Avec nos envoyés spéciaux à Oranger, Stefanie Schüler et Marc Kingtoph Casimir
Après le passage de l'ouragan Matthew, au bord de la route dévastée qui traverse la petite localité d’Oranger, sur la côte sud d’Haïti, Alphonse François traîne le corps d’un mouton vers le rocher qui surplombe ce qui reste de la plage. « Je viens tout juste de jeter mes moutons morts dans la mer. On est obligé de les jeter. Ils sont morts et on ne peut plus rien en tirer », explique-t-il.
M. François avait 21 moutons et chèvres. Le dernier animal qui lui reste est blessé, confie-t-il : « Il reste couché. Quand il marche, il boite. » « Par chance, ajoute l'éleveur, j’ai pu accéder à mes moutons morts. Dans d’autres endroits, c'est bien plus difficile. On est alors obligé de les laisser là, par terre. Et ils commencent à dégager une telle puanteur que l’on a du mal à respirer. »
Un bruit sous un buisson attire l'attention. « Ce sont des bébés chèvres, explique l'Haïtien. Je viens de jeter leur maman... Je ne peux pas les jeter comme ça, ce serait un pêché. Je dois d’abord attendre qu’ils soient morts. » Reste à savoir comment Alphonse François, qui n'en est donc pas au bout de ses peines, va-t-il survivre avec sa famille et son champ agricole dévasté sans bétail.
L'éleveur réclame une aide d’urgence, mais surtout des projets de développement durable pour être moins vulnérable à l’avenir, dit-il. « Dans cette zone, nous n'avons rien pu sauver, rien du tout ! Regardez là-bas, ma maison, elle est complètement détruite. Je n'arrive même pas à la déblayer pour pouvoir retirer le peu de ce qu'il reste de mes affaires à cause des dalles de béton qui sont tombées », regrette-t-il.
« J’ai vu des gens qui se baladaient tout nus dans la rue. Ils sont devenus inconscients »

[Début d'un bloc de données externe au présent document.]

$ cat src/rtl/rsp_s1_prep_diff_gen.sv
`default_nettype none
// ============================================================================
//  Module   : rsp_s1_prep_diff_gen
//  Purpose  : Burst-parallel lag-difference stage, y[n] = x[n] - x[n-LAG],
//             with per-frame config latch, seeding and symmetric saturation.
//  Revision : 1.0
// ============================================================================
module rsp_s1_prep_diff_gen #(
    parameter int SAMPLE_WIDTH = 16,
    parameter int LANES        = 8,
    parameter int MAX_LAG      = 4,
    parameter int DATA_NUM     = 1024
) (
    input  logic                            clk,
    input  logic                            rst_n,
    input  logic                            i_wide,
    input  logic [$clog2(MAX_LAG+1)-1:0]    i_lag,
    input  logic [LANES*SAMPLE_WIDTH-1:0]   i_x_data,
    input  logic                            i_x_valid,
    input  logic                            i_x_last,
    output logic [LANES*SAMPLE_WIDTH-1:0]   o_y_data,
    output logic                            o_y_valid,
    output logic                            o_y_last,
    output logic                            o_sat,
    output logic                            o_frame_err
);
    localparam int c_W     = SAMPLE_WIDTH;
    localparam int c_NW    = LANES / 2;
    localparam int c_HL    = 2 * MAX_LAG;
    localparam int c_LAG_W = $clog2(MAX_LAG + 1);
    localparam int c_CNT_W = (DATA_NUM > 1) ? $clog2(DATA_NUM) : 1;
    localparam logic [c_W-1:0]   c_MAX_N = {1'b0, {(c_W-1){1'b1}}};
    localparam logic [c_W-1:0]   c_MIN_N = {1'b1, {(c_W-2){1'b0}}, 1'b1};
    localparam logic [2*c_W-1:0] c_MAX_W = {1'b0, {(2*c_W-1){1'b1}}};
    localparam logic [2*c_W-1:0] c_MIN_W = {1'b1, {(2*c_W-2){1'b0}}, 1'b1};

    logic                      r_in_frame;
    logic                      r_wide;
    logic [c_LAG_W-1:0]        r_lag;
    logic [c_CNT_W-1:0]        r_cnt;
    logic [c_HL*c_W-1:0]       r_hist;

    logic                      r_s1_valid, r_s1_last, r_s1_err, r_s1_wide;
    logic [LANES*(c_W+1)-1:0]  r_s1_dn;
    logic [c_NW*(2*c_W+1)-1:0] r_s1_dw;

    logic                      w_start, w_wide, w_cnt_end, w_close, w_err;
    logic [c_LAG_W-1:0]        w_lag_in, w_lag;

    assign w_start   = !r_in_frame;
    assign w_lag_in  = (i_lag == '0 || i_lag > c_LAG_W'(MAX_LAG)) ? c_LAG_W'(1) : i_lag;
    assign w_wide    = w_start ? i_wide : r_wide;
    assign w_lag     = w_start ? w_lag_in : r_lag;
    assign w_cnt_end = (r_cnt == c_CNT_W'(DATA_NUM - 1));
    assign w_close   = i_x_last | w_cnt_end;
    assign w_err     = i_x_last ^ w_cnt_end;

    // History holds the last 2*MAX_LAG lanes: MAX_LAG narrow or MAX_LAG wide samples.
    logic [c_W-1:0]            w_en [MAX_LAG+LANES];
    logic [2*c_W-1:0]          w_ew [MAX_LAG+c_NW];
    logic [c_W-1:0]            w_pn [LANES];
    logic [2*c_W-1:0]          w_pw [c_NW];
    logic [LANES*(c_W+1)-1:0]  w_dn;
    logic [c_NW*(2*c_W+1)-1:0] w_dw;

    always_comb begin
        for (int j = 0; j < MAX_LAG; j++) begin
            w_en[j] = r_hist[(MAX_LAG+j)*c_W +: c_W];
            w_ew[j] = r_hist[2*j*c_W +: 2*c_W];
        end
        for (int n = 0; n < LANES; n++) w_en[MAX_LAG+n] = i_x_data[n*c_W +: c_W];
        for (int n = 0; n < c_NW; n++)  w_ew[MAX_LAG+n] = i_x_data[2*n*c_W +: 2*c_W];
        w_dn = '0;
        w_dw = '0;
        // Defaulting the lagged operand to the sample itself zeroes the first LAG outputs of a frame.
        for (int n = 0; n < LANES; n++) begin
            w_pn[n] = w_en[MAX_LAG+n];
            for (int l = 1; l <= MAX_LAG; l++) begin
                if (w_lag == c_LAG_W'(l) && !(w_start && n < l)) w_pn[n] = w_en[MAX_LAG+n-l];
            end
            w_dn[n*(c_W+1) +: c_W+1] = {w_en[MAX_LAG+n][c_W-1], w_en[MAX_LAG+n]}
                                     - {w_pn[n][c_W-1], w_pn[n]};
        end
        for (int n = 0; n < c_NW; n++) begin
            w_pw[n] = w_ew[MAX_LAG+n];
            for (int l = 1; l <= MAX_LAG; l++) begin
                if (w_lag == c_LAG_W'(l) && !(w_start && n < l)) w_pw[n] = w_ew[MAX_LAG+n-l];
            end
            w_dw[n*(2*c_W+1) +: 2*c_W+1] = {w_ew[MAX_LAG+n][2*c_W-1], w_ew[MAX_LAG+n]}
                                         - {w_pw[n][2*c_W-1], w_pw[n]};
        end
    end

    always_ff @(posedge clk or negedge rst_n) begin
        if (!rst_n) begin
            r_in_frame <= 1'b0;
            r_wide     <= 1'b0;
            r_lag      <= c_LAG_W'(1);
            r_cnt      <= '0;
            r_hist     <= '0;
        end else if (i_x_valid) begin
            r_wide <= w_wide;
            r_lag  <= w_lag;
            r_hist <= i_x_data[LANES*c_W-1 -: c_HL*c_W];
            if (w_close) begin
                r_cnt      <= '0;
                r_in_frame <= 1'b0;
            end else begin
                r_cnt      <= r_cnt + c_CNT_W'(1);
                r_in_frame <= 1'b1;
            end
        end
    end

    always_ff @(posedge clk or negedge rst_n) begin
        if (!rst_n) begin
            r_s1_valid <= 1'b0;
            r_s1_last  <= 1'b0;
            r_s1_err   <= 1'b0;
            r_s1_wide  <= 1'b0;
            r_s1_dn    <= '0;
            r_s1_dw    <= '0;
        end else begin
            r_s1_valid <= i_x_valid;
            r_s1_last  <= i_x_valid & w_close;
            r_s1_err   <= i_x_valid & w_err;
            if (i_x_valid) begin
                r_s1_wide <= w_wide;
                r_s1_dn   <= w_dn;
                r_s1_dw   <= w_dw;
            end
        end
    end

    // Clamp range is symmetric: -2^(S-1) is pulled in to -(2^(S-1)-1).
    logic [LANES*c_W-1:0] w_yn, w_yw;
    logic                 w_sat_n, w_sat_w;

    always_comb begin
        w_yn    = '0;
        w_yw    = '0;
        w_sat_n = 1'b0;
        w_sat_w = 1'b0;
        for (int n = 0; n < LANES; n++) begin
            if (!r_s1_dn[n*(c_W+1)+c_W] && r_s1_dn[n*(c_W+1)+c_W-1]) begin
                w_yn[n*c_W +: c_W] = c_MAX_N;
                w_sat_n            = 1'b1;
            end else if (r_s1_dn[n*(c_W+1)+c_W] && (!r_s1_dn[n*(c_W+1)+c_W-1]
                         || r_s1_dn[n*(c_W+1) +: c_W-1] == '0)) begin
                w_yn[n*c_W +: c_W] = c_MIN_N;
                w_sat_n            = 1'b1;
            end else begin
                w_yn[n*c_W +: c_W] = r_s1_dn[n*(c_W+1) +: c_W];
            end
        end
        for (int n = 0; n < c_NW; n++) begin
            if (!r_s1_dw[n*(2*c_W+1)+2*c_W] && r_s1_dw[n*(2*c_W+1)+2*c_W-1]) begin
                w_yw[2*n*c_W +: 2*c_W] = c_MAX_W;
                w_sat_w                = 1'b1;
            end else if (r_s1_dw[n*(2*c_W+1)+2*c_W] && (!r_s1_dw[n*(2*c_W+1)+2*c_W-1]
                         || r_s1_dw[n*(2*c_W+1) +: 2*c_W-1] == '0)) begin
                w_yw[2*n*c_W +: 2*c_W] = c_MIN_W;
                w_sat_w                = 1'b1;
            end else begin
                w_yw[2*n*c_W +: 2*c_W] = r_s1_dw[n*(2*c_W+1) +: 2*c_W];
            end
        end
    end

    always_ff @(posedge clk or negedge rst_n) begin
        if (!rst_n) begin
            o_y_data    <= '0;
            o_y_valid   <= 1'b0;
            o_y_last    <= 1'b0;
            o_sat       <= 1'b0;
            o_frame_err <= 1'b0;
        end else begin
            o_y_valid   <= r_s1_valid;
            o_y_last    <= r_s1_valid & r_s1_last;
            o_frame_err <= r_s1_valid & r_s1_err;
            o_sat       <= r_s1_valid & (r_s1_wide ? w_sat_w : w_sat_n);
            if (r_s1_valid) o_y_data <= r_s1_wide ? w_yw : w_yn;
        end
    end
endmodule
`default_nettype wire
$ cat config.mk
export PLATFORM = sky130hd
export DESIGN_NAME = rsp_s1_prep_diff_gen
export DESIGN_NICKNAME = d
export VERILOG_FILES = /design/src/rtl/rsp_s1_prep_diff_gen.sv
export SDC_FILE = /design/constraint.sdc
export NUM_CORES = 2
export LEC_CHECK = 0
export ABC_AREA = 1
export BUFFER_PORTS_ARGS = -buffer_cell sky130_fd_sc_hd__buf_2
export CAP_MARGIN = 20
export CORE_ASPECT_RATIO = 0.7
export CORE_UTILIZATION = 46
export DETAILED_ROUTE_END_ITERATION = 7
export SETUP_SLACK_MARGIN = 0.2
export SLEW_MARGIN = 20
export SYNTH_ARGS = -nofsm -noshare
export SYNTH_HDL_FRONTEND = slang
export SYNTH_SLANG_ARGS = --single-unit
$ cat constraint.sdc
create_clock -name clk -period 6 [get_ports clk]
set_input_delay 1.8 -clock clk [delete_from_list [all_inputs] [get_ports clk]]
set_output_delay 1.8 -clock clk [all_outputs]
set_load 0.02 [all_outputs]
==> summary.txt <==
Route
  – First-pass detailed-route iteration total: 8
  – Avg Vias per Cell: 5.88
  – Vias after detailed routing: 59,000
  – Initial drt markers: 8,686
  – DRC: 0
  – WL final: 247 mm
  – Post-route ant nets: 0
  – WL/cell: approximately 25 um

Yosys
  – Most frequent cell after synthesis: nand2_1
  – Seq cells post-synth: 546
  – Syn nets: approximately 8,000
  – Async set or reset register ratio after synthesis: 1.00
  – Cell taking the most area after synthesis: dfrtp_1
  – Yosys cell types: 38
  – Primary FF master, synth: dfrtp_1
  – Mean Syn Cell Area: 6.08 um2
  – Sequential area share after synthesis: 0.287
  – Share of the synthesized area in the top cell type: 0.286
  – Post-Synthesis Cells: ~7,800
  – Post-synth EDFFs: 0
  – Syn Std Cell Area: ~48,000 um2
  – Commonest cells in the netlist: nand2_1 (2,795), o21ai_0 (853), inv_1 (770), a21oi_1 (664), nor2_1 (591)
  – Synth top area cells: dfrtp_1 (29%), nand2_1 (22%), o21ai_0 (9.0%)
  – Syn. warnings: 0

Timing
  – Tcrit/Tclk final: 0.951
  – Setup_tns: 0 ns
  – Crit path time final: 5.71 ns
  – Max Slew Vio Count: 0
  – Final setup margin: 0.291 ns
  – Hold_ws: 0.436 ns
  – Slew HR: 0.169
  – Final Hold Viols: 0
  – Clk_skew: 0.0398 ns
  – Worst-margin pin slew: between 1 and 1.5 ns
  – Final setup vio count: 0
  – Max Clock Freq: 175 MHz
  – RSZ-0062 raised after global routing: no

Placement
  – Placed Instances: 9,903
  – Dpl hpwl: a little under 200 mm
  – Routability Congestion: approximately 1.1
  – Placed Area: 56,100 um2
  – DP Worst Slack: -0.258 ns
  – Port Buffers: 267

Status
  – Status: finished, final reports clean

Clock network
  – Clock Sinks: 546
  – CTS Root Buffer Type: clkbuf_16
  – Worst-skew pair later-pin latency: 0.72 ns
  – H-tree levels: 2
  – Longest Clk Path Bufs: 3
  – CTS tree: built
  – Clock input transition at the sequential cells of the worst setup and hold paths: 0.06 ns
  – CTS buffer count: 61

GRT
  – Pin count of the biggest net entering global routing: 207
  – First-pass GRT wire length: 356 mm
  – Total GRT Usage: 0.457
  – Vias in the first global route: 52,800
  – Gr ovfl total: 0
  – Initial antenna violation count: 21

Cells and area
  – Fin util: 0.569
  – Area delta synth->final: 22.4%
  – Layout cell share with drive strength beyond 1: 0.144
  – Post-route cell area: roughly 60,000 um2
  – Final nets: ~9,000
  – Final Non-Filler Cells: between 10,000 and 15,000
  – Fill count: 10,300

Worst setup path
  – Flop-to-flop setup slack: roughly 1.3 ns
  – Critical Path Start Type: primary input
  – Slowest stage cell, crit path: a21oi_1
  – Worst r2r path cells: 24
  – Worst Setup Path Type: primary input to register
  – Most common cell on crit path: nand2_1
  – Max incr delay on CP: 0.29 ns
  – Worst path bufs/invs: 11
  – Reg-to-Reg End: r_s1_dw[64]
  – Delay-heaviest family, CP: simple AND/OR/NAND/NOR gates
  – Worst endpoint required time: 6.62 ns
  – WP depth: 29
  – R2R Path Start: r_in_frame
  – Crit-path max FO: between 40 and 50
  – Worst Setup End Kind: register
  – Data arrival, critical path: 6.33 ns

Pwr
  – Pwr Density: 391 nW/um2
  – Max VDD drop: between 0.4 and 0.5 mV
  – Power Total: 22.8 mW
  – P_leak: between 30 and 40 nW

Flow run
  – Max-cap violations: 0

Die
  – Starting density of the core: 0.465
  – Die Y-Extent: 271 um
  – Core area: 102,000 um2
  – Cell row count: 98
  – IO Count: 268
  – Die W: between 300 and 400 um
  – Die Area: between 100,000 and 150,000 um2

Hold path
  – Hold WC Path Type: register to register
  – Min-delay src: r_s1_err
  – WHS Endpoint: o_frame_err
  – Hold depth: 2
routing by layer:
metal  wire (um)  GRT usage  up-vias
met5         106          0        -
met4       14300      0.218       14
met3       35600      0.153      696
met2       94300      0.621     3790
met1      103000      0.645    27400
li1            -          -    27000
where the power goes:
part	internal, mW	switching, mW	leakage, nW
registers	4.83	0.908	6.63
logic	4.69	8.28	23.9
clock network	2.24	1.86	1.01
worst max path at each step:
stage / end / from / slack [ns]
floorplan: r_s1_dw[113] / i_lag[0] / 0.93
global placement: r_s1_dw[49] / i_lag[0] / -0.16
detailed placement: r_s1_dw[49] / i_lag[0] / -0.26
CTS: r_s1_dw[49] / i_lag[0] / 0.43
global route: r_s1_dw[64] / i_lag[0] / 0.21
finish: r_s1_dw[64] / i_lag[0] / 0.29
cell families (layout without fill, tap and decap cells):
group                      count (synthesis)  count (layout)  share of synthesized area
buffers and inverters                   1123            1962                     0.0901
DFF                                      546             546                      0.287
xor gates and xnor gates                  86              86                     0.0158
adders and majority gates                271             271                     0.0731
other                                      0               7                          0
and+or+nand+nor                         4060            4060                      0.343
AOI/OAI and AO/OA                       1742            1742                      0.191
worst register-to-register path, stage by stage, from the launching register on:
cell     delay (ns)
dfrtp_1        0.68
nand2_1        0.09
o21ai_1        0.14
buf_4          0.18
nand2_1        0.12
nor2_4         0.23
inv_2          0.12
buf_12         0.18
o21ai_0        0.31
nor2_1         0.12
buf_4          0.16
o22ai_1        0.19
buf_4          0.18
ha_1           0.37
nand2_1        0.32
inv_1          0.08
a21oi_1        0.29
inv_1          0.07
a21oi_1        0.12
nand2_1        0.13
nand2_1        0.11
nand2_1        0.06
nand2_1        0.07
nand3_1        0.24
nand2_1        0.13
cells in the final DEF (no fill, tap or decap), types with 9 or more instances in the layout:
| cell type | count |
|---|---|
| nand3_1 | 486 |
| clkbuf_16 | 62 |
| buf_4 | 742 |
| a22oi_1 | 24 |
| ha_1 | 259 |
| buf_12 | 58 |
| dfrtp_1 | 543 |
| a31oi_1 | 24 |
| xnor2_1 | 72 |
| o211ai_1 | 64 |
| inv_6 | 9 |
| xor2_1 | 13 |
| nand4_1 | 51 |
| o21ai_0 | 852 |
| nand2_1 | 2793 |
| fa_1 | 12 |
| nand3b_1 | 35 |
| o21ai_1 | 43 |
| o21bai_1 | 24 |
| a21oi_1 | 664 |
| clkinvlp_4 | 9 |
| o22ai_1 | 40 |
| nor2_1 | 585 |
| nor4_1 | 16 |
| or2_2 | 39 |
| buf_2 | 265 |
| nor3_1 | 29 |
| inv_1 | 769 |
layout make-up:
| type | instances | area [um2] | area share |
|---|---|---|---|
| sequential | 546 | 13700 | 0.235 |
| multi-input combinational | 6159 | 29800 | 0.511 |
| clock buffer | 76 | 1680 | 0.0289 |
| inverter | 781 | 2950 | 0.0506 |
| timing repair buffer | 1067 | 8090 | 0.139 |
| clock inverter | 38 | 428 | 0.00734 |
| antenna | 7 | 17.5 | 0.000301 |
| tap | 1350 | 1690 | 0.0290 |
sequential cells by signal (all words and copies together), names as in the netlist:
register	flops
o_y_valid	1
r_s1_last	1
r_s1_valid	1
o_sat	1
r_s1_wide	1
r_s1_dn	136
r_s1_err	1
r_hist	128
r_s1_dw	132
r_lag	3
r_cnt	10
o_y_data	128
o_y_last	1
o_frame_err	1
r_in_frame	1
timing repair:
action                     in CTS  in global routing
buffers inserted                0                  0
hold buffers                    0                  0
hold endpoints to repair        0                  0
gates resized for setup         0                  2
setup endpoints to repair       0                  2
(Power assumes the default switching activity.)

La nuit du passage de l’ouragan, de nombreux voisins d'Alphonse François sont venus chercher refuge dans la maison du pasteur Romulus Junior, à Oranger. Quand le toit s’est envolé et que le premier mur a cédé, quand les abris provisoires ont volé en éclat les uns après les autres, la panique s’est emparée des habitants, raconte-t-il.
« Plusieurs membres de notre église sont décédés, écrasés par les toitures de leurs maisons. On a eu beaucoup de morts. Les gens courraient partout avec leurs enfants. Un monsieur, par exemple, avait ses deux fils dans les bras. Un arbre leur est tombé dessus. Les deux enfants sont morts. Nous avons dû les enterrer dans un seul cercueil. Tout ça a été une véritable catastrophe. »
Le traumatisme vécu par cette population vulnérable commence à montrer les premiers symptômes, explique le pasteur Romulus Junior : « Pour l’instant, les gens sont comme distraits. Ils ne semblent plus maîtres d’eux-mêmes. Leur esprit est ailleurs. Hier, par exemple, j’étais dans la localité de Carrefour Diable, et j’ai vu des gens qui se baladaient tout nus dans la rue. Ils sont devenus inconscients. Ils ne sont plus dans la réalité. Ça nous a beaucoup choqués. »
Impuissant face à l'état psychologique de ces personnes, l'homme d'Eglise s'en remet à Dieu : « Nous avons essayé de les aborder et de les sortir de ce moment de crise. Mais ils nous ont semblé loin, très loin. Alors seul le Bon Dieu est capable de les faire revenir à la vie », constate-t-il.